▸ Extracted entries:
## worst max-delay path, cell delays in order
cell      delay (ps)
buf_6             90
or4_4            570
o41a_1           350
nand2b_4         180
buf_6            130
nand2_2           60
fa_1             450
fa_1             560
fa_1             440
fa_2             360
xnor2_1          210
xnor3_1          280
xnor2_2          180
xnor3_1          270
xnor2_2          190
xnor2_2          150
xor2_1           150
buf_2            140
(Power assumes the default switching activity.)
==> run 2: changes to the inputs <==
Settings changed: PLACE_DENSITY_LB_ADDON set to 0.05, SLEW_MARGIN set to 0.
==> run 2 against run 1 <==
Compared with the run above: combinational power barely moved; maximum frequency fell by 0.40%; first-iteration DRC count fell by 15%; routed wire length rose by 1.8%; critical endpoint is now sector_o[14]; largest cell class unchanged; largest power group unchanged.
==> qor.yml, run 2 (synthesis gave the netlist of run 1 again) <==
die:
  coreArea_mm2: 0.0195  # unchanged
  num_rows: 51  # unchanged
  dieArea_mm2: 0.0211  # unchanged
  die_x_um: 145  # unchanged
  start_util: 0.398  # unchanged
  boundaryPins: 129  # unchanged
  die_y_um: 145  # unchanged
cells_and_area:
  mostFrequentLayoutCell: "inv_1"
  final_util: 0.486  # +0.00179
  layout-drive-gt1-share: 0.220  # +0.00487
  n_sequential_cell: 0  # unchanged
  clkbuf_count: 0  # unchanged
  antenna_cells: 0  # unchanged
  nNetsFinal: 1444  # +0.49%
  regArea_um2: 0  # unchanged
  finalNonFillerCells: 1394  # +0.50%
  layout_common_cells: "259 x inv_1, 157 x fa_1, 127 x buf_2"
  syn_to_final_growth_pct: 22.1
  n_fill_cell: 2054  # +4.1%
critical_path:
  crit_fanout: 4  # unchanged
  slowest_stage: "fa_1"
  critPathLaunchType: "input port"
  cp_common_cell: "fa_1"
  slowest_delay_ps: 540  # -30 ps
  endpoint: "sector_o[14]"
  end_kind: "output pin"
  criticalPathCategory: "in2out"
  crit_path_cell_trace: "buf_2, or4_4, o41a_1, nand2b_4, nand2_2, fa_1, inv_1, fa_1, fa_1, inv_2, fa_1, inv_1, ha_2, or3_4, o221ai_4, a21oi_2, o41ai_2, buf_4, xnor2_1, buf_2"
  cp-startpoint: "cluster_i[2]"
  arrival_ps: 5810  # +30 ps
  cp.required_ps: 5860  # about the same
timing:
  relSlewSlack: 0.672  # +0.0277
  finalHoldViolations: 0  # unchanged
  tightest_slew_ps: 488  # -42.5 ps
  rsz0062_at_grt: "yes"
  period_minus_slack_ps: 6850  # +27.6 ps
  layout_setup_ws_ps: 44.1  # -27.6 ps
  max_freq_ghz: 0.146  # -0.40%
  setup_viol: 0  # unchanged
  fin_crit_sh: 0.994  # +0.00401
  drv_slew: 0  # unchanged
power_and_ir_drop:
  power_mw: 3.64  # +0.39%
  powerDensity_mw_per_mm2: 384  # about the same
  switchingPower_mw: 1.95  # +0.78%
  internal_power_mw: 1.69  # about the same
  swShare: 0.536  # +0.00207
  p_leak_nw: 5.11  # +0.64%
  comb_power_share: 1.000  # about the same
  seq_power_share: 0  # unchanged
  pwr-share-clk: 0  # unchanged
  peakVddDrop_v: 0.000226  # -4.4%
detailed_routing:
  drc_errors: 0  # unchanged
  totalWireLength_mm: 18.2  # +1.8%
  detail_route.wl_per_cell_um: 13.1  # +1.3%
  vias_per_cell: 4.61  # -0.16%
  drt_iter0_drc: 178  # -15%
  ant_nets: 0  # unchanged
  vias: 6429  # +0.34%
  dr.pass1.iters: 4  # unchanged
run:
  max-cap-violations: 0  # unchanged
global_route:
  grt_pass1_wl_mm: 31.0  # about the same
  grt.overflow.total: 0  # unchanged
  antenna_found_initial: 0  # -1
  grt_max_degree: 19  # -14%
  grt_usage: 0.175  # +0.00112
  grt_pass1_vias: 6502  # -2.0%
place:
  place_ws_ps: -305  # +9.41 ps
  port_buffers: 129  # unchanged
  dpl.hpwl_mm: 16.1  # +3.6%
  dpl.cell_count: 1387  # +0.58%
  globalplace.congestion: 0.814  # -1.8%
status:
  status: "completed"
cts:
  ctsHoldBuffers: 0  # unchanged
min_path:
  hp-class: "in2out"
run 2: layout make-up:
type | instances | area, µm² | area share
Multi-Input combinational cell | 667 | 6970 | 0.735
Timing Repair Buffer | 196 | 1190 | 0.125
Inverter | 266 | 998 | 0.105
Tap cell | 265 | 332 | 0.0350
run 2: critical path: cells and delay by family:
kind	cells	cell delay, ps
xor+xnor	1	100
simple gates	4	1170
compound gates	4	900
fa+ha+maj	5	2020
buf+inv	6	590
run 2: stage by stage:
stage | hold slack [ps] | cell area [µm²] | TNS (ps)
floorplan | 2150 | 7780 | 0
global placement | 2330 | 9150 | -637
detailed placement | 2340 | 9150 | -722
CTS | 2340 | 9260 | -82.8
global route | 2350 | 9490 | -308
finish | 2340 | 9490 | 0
==> config.mk <==
export PLATFORM = sky130hd
export DESIGN_NAME = fccw_ctrl
export DESIGN_NICKNAME = d
export VERILOG_FILES = /design/src/sv/fccw_pkg.sv /design/src/sv/fccw_ctrl.sv
export VERILOG_INCLUDE_DIRS = /design/src /design/src/sv
export SDC_FILE = /design/constraint.sdc
export NUM_CORES = 1
export LEC_CHECK = 0
export BUFFER_PORTS_ARGS = -buffer_cell sky130_fd_sc_hd__buf_4
export CAP_MARGIN = 20
export CORE_AREA = 2 2 121 123
export CTS_CLUSTER_SIZE = 10
export DETAILED_ROUTE_END_ITERATION = 8
export DIE_AREA = 0 0 123 125
export PLACE_DENSITY_LB_ADDON = 0.3
export SLEW_MARGIN = 20
export SYNTH_ARGS = -nofsm -noshare
export SYNTH_HDL_FRONTEND = slang
export SYNTH_SLANG_ARGS = --single-unit
==> constraint.sdc <==
create_clock -name clk_i -period 11.11 [get_ports clk_i]
set_clock_uncertainty 0.15 [all_clocks]
set_input_delay 2.222 -clock clk_i [delete_from_list [all_inputs] [get_ports clk_i]]
set_output_delay 2.222 -clock clk_i [all_outputs]
set_load 0.1 [all_outputs]
==> src/sv/fat12_cluster_chain_walker_macros.svh <==
// Assertion macros used by the FAT12 cluster chain walker RTL.
// Needs a clock named clk_i and an active-low reset named rst_ni in scope.
`ifndef FAT12_CLUSTER_CHAIN_WALKER_MACROS_SVH
`define FAT12_CLUSTER_CHAIN_WALKER_MACROS_SVH

// Same-cycle implication, checked on every rising edge out of reset.
`define FCCW_ASSERT_NOW(label, ante, cons, msg) \
  label: assert property (@(posedge clk_i) disable iff (!rst_ni) (ante) |-> (cons)) \
    else $error(msg);

// Next-cycle implication, checked on every rising edge out of reset.
`define FCCW_ASSERT_NEXT(label, ante, cons, msg) \
  label: assert property (@(posedge clk_i) disable iff (!rst_ni) (ante) |=> (cons)) \
    else $error(msg);

`endif

==> src/sv/fccw_pkg.sv <==
// Shared types and constants of the FAT12 cluster chain walker.
// Used by every module of the block; depends on nothing else.
package fccw_pkg;

  // Size of the FAT byte store and its address width.
  localparam int unsigned FAT_BYTES = 8192;
  localparam int unsigned FAT_AW    = $clog2(FAT_BYTES);

  // Field widths fixed by the interface.
  localparam int unsigned CLUSTER_W  = 12;
  localparam int unsigned BYTE_ADDR_W = 13;
  localparam int unsigned OFFSET_W   = 13;
  localparam int unsigned SECTOR_W   = 16;
  localparam int unsigned SPC_W      = 8;
  localparam int unsigned BPS_W      = 13;
  localparam int unsigned ADDR_W     = 32;
  localparam int unsigned CFG_IDX_W  = 2;
  localparam int unsigned CFG_DATA_W = 16;

  // Entries at or above this value end a chain.
  localparam logic [CLUSTER_W-1:0] END_MARK = 12'hFF8;
  // Cluster number of the first data cluster.
  localparam logic [SECTOR_W-1:0] FIRST_DATA_CLUSTER = 16'd2;

  // Configuration register indexes.
  localparam logic [CFG_IDX_W-1:0] CFG_SPC = 2'd0;
  localparam logic [CFG_IDX_W-1:0] CFG_BPS = 2'd1;
  localparam logic [CFG_IDX_W-1:0] CFG_DSS = 2'd2;

  // Configuration reset values.
  localparam logic [SPC_W-1:0]    SPC_RESET = 8'd1;
  localparam logic [BPS_W-1:0]    BPS_RESET = 13'd512;
  localparam logic [SECTOR_W-1:0] DSS_RESET = 16'd33;

  typedef enum logic [1:0] {
    MODE_WRITE   = 2'd0,
    MODE_START   = 2'd1,
    MODE_ADVANCE = 2'd2
  } mode_e;

  typedef enum logic [1:0] {
    ST_IDLE,
    ST_RD_HI,
    ST_FIN
  } state_e;

  typedef struct packed {
    logic [SPC_W-1:0]    spc;
    logic [BPS_W-1:0]    bps;
    logic [SECTOR_W-1:0] dss;
  } cfg_t;

endpackage

==> src/sv/fccw_ctrl.sv <==
// Sequencer of the chain walker: item decode, FAT reads and result registers.
// Depends on fccw_pkg, fccw_addr_calc results and the assertion macro header.
`include "fat12_cluster_chain_walker_macros.svh"

module fccw_ctrl
  import fccw_pkg::*;
(
  input  logic                   clk_i,
  input  logic                   rst_ni,
  input  logic                   start_i,
  output logic                   busy_o,
  input  logic [1:0]             mode_i,
  input  logic [BYTE_ADDR_W-1:0] fat_byte_addr_i,
  input  logic [7:0]             fat_byte_value_i,
  input  logic [CLUSTER_W-1:0]   start_cluster_i,
  input  logic [ADDR_W-1:0]      dest_base_i,
  input  cfg_t                   cfg_i,
  output logic [CLUSTER_W-1:0]   cluster_o,
  output logic [ADDR_W-1:0]      dest_o,
  input  logic [SECTOR_W-1:0]    sector_i,
  input  logic [ADDR_W-1:0]      dest_next_i,
  output logic                   ram_we_o,
  output logic [FAT_AW-1:0]      ram_waddr_o,
  output logic [7:0]             ram_wdata_o,
  output logic [FAT_AW-1:0]      ram_raddr_o,
  input  logic [7:0]             ram_rdata_i,
  output logic                   done_o,
  output logic [SECTOR_W-1:0]    read_sector_o,
  output logic [SPC_W-1:0]       read_count_o,
  output logic [ADDR_W-1:0]      read_dest_o,
  output logic [CLUSTER_W-1:0]   chain_cluster_o,
  output logic                   last_o,
  output logic                   status_o
);

  state_e state_q, state_d;

  logic                 active_q, active_d;
  logic [CLUSTER_W-1:0] cur_q, cur_d;
  logic [ADDR_W-1:0]    dest_q, dest_d;
  logic [7:0]           lo_q;

  logic                 done_q, done_d;
  logic [SECTOR_W-1:0]  sector_q;
  logic [SPC_W-1:0]     count_q;
  logic [ADDR_W-1:0]    rdest_q;
  logic [CLUSTER_W-1:0] clus_q;
  logic                 last_q;
  logic                 status_q;
  logic                 load_cmd, load_err;

  logic                 accept;
  logic [OFFSET_W-1:0]  offset;
  logic [15:0]          pair;
  logic [CLUSTER_W-1:0] fat_entry;
  logic                 is_last;
  logic                 addr_ok;

  assign accept = start_i && (state_q == ST_IDLE);
  assign busy_o = (state_q != ST_IDLE);

  // Byte offset of a 12-bit entry is one and a half times the cluster number.
  assign offset = OFFSET_W'(cur_q) + OFFSET_W'(cur_q[CLUSTER_W-1:1]);

  // Little-endian byte pair; odd clusters use the upper twelve bits.
  assign pair      = {ram_rdata_i, lo_q};
  assign fat_entry = cur_q[0] ? pair[15:4] : pair[11:0];
  assign is_last   = (fat_entry >= END_MARK);

  assign addr_ok = (32'(fat_byte_addr_i) < FAT_BYTES);

  assign ram_waddr_o = FAT_AW'(fat_byte_addr_i);
  assign ram_wdata_o = fat_byte_value_i;
  assign ram_raddr_o = (state_q == ST_IDLE) ? FAT_AW'(offset) : FAT_AW'(offset + 1'b1);

  assign cluster_o = cur_q;
  assign dest_o    = dest_q;

  always_comb begin
    state_d  = state_q;
    active_d = active_q;
    cur_d    = cur_q;
    dest_d   = dest_q;
    ram_we_o = 1'b0;
    load_cmd = 1'b0;
    load_err = 1'b0;
    done_d   = 1'b0;
    unique case (state_q)
      ST_IDLE: begin
        if (accept) begin
          case (mode_i)
            MODE_WRITE: begin
              ram_we_o = addr_ok;
            end
            MODE_START: begin
              cur_d    = start_cluster_i;
              dest_d   = dest_base_i;
              active_d = 1'b1;
            end
            MODE_ADVANCE: begin
              if (active_q) begin
                state_d = ST_RD_HI;
              end else begin
                load_err = 1'b1;
                done_d   = 1'b1;
              end
            end
            default: begin
            end
          endcase
        end
      end
      ST_RD_HI: begin
        state_d = ST_FIN;
      end
      ST_FIN: begin
        load_cmd = 1'b1;
        done_d   = 1'b1;
        cur_d    = fat_entry;
        dest_d   = dest_next_i;
        active_d = !is_last;
        state_d  = ST_IDLE;
      end
      default: begin
        state_d = ST_IDLE;
      end
    endcase
  end

  always_ff @(posedge clk_i or negedge rst_ni) begin
    if (!rst_ni) begin
      state_q  <= ST_IDLE;
      active_q <= 1'b0;
      cur_q    <= '0;
      dest_q   <= '0;
      done_q   <= 1'b0;
    end else begin
      state_q  <= state_d;
      active_q <= active_d;
      cur_q    <= cur_d;
      dest_q   <= dest_d;
      done_q   <= done_d;
    end
  end

  always_ff @(posedge clk_i) begin
    if (state_q == ST_RD_HI) begin
      lo_q <= ram_rdata_i;
    end
    if (load_cmd) begin
      sector_q <= sector_i;
      count_q  <= cfg_i.spc;
      rdest_q  <= dest_q;
      clus_q   <= cur_q;
      last_q   <= is_last;
      status_q <= 1'b0;
    end else if (load_err) begin
      sector_q <= '0;
      count_q  <= '0;
      rdest_q  <= '0;
      clus_q   <= '0;
      last_q   <= 1'b0;
      status_q <= 1'b1;
    end
  end

  assign done_o          = done_q;
  assign read_sector_o   = sector_q;
  assign read_count_o    = count_q;
  assign read_dest_o     = rdest_q;
  assign chain_cluster_o = clus_q;
  assign last_o          = last_q;
  assign status_o        = status_q;

  `FCCW_ASSERT_NEXT(a_hi_then_fin, state_q == ST_RD_HI, state_q == ST_FIN, "second FAT read not followed by finish")
  `FCCW_ASSERT_NEXT(a_fin_active, state_q == ST_FIN, (active_q == !last_q) && done_q && !status_q, "chain state disagrees with last flag")
  `FCCW_ASSERT_NOW(a_write_idle, ram_we_o, state_q == ST_IDLE, "FAT write while a read is in flight")
  `FCCW_ASSERT_NEXT(a_err_result, load_err, done_q && status_q && (state_q == ST_IDLE), "no error result for advance without chain")

endmodule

▸ Goal of the exercise: Check each line above for the word "placement" and copy the ones that have it.

▸ Answer to this problem:
global placement | 2330 | 9150 | -637
detailed placement | 2340 | 9150 | -722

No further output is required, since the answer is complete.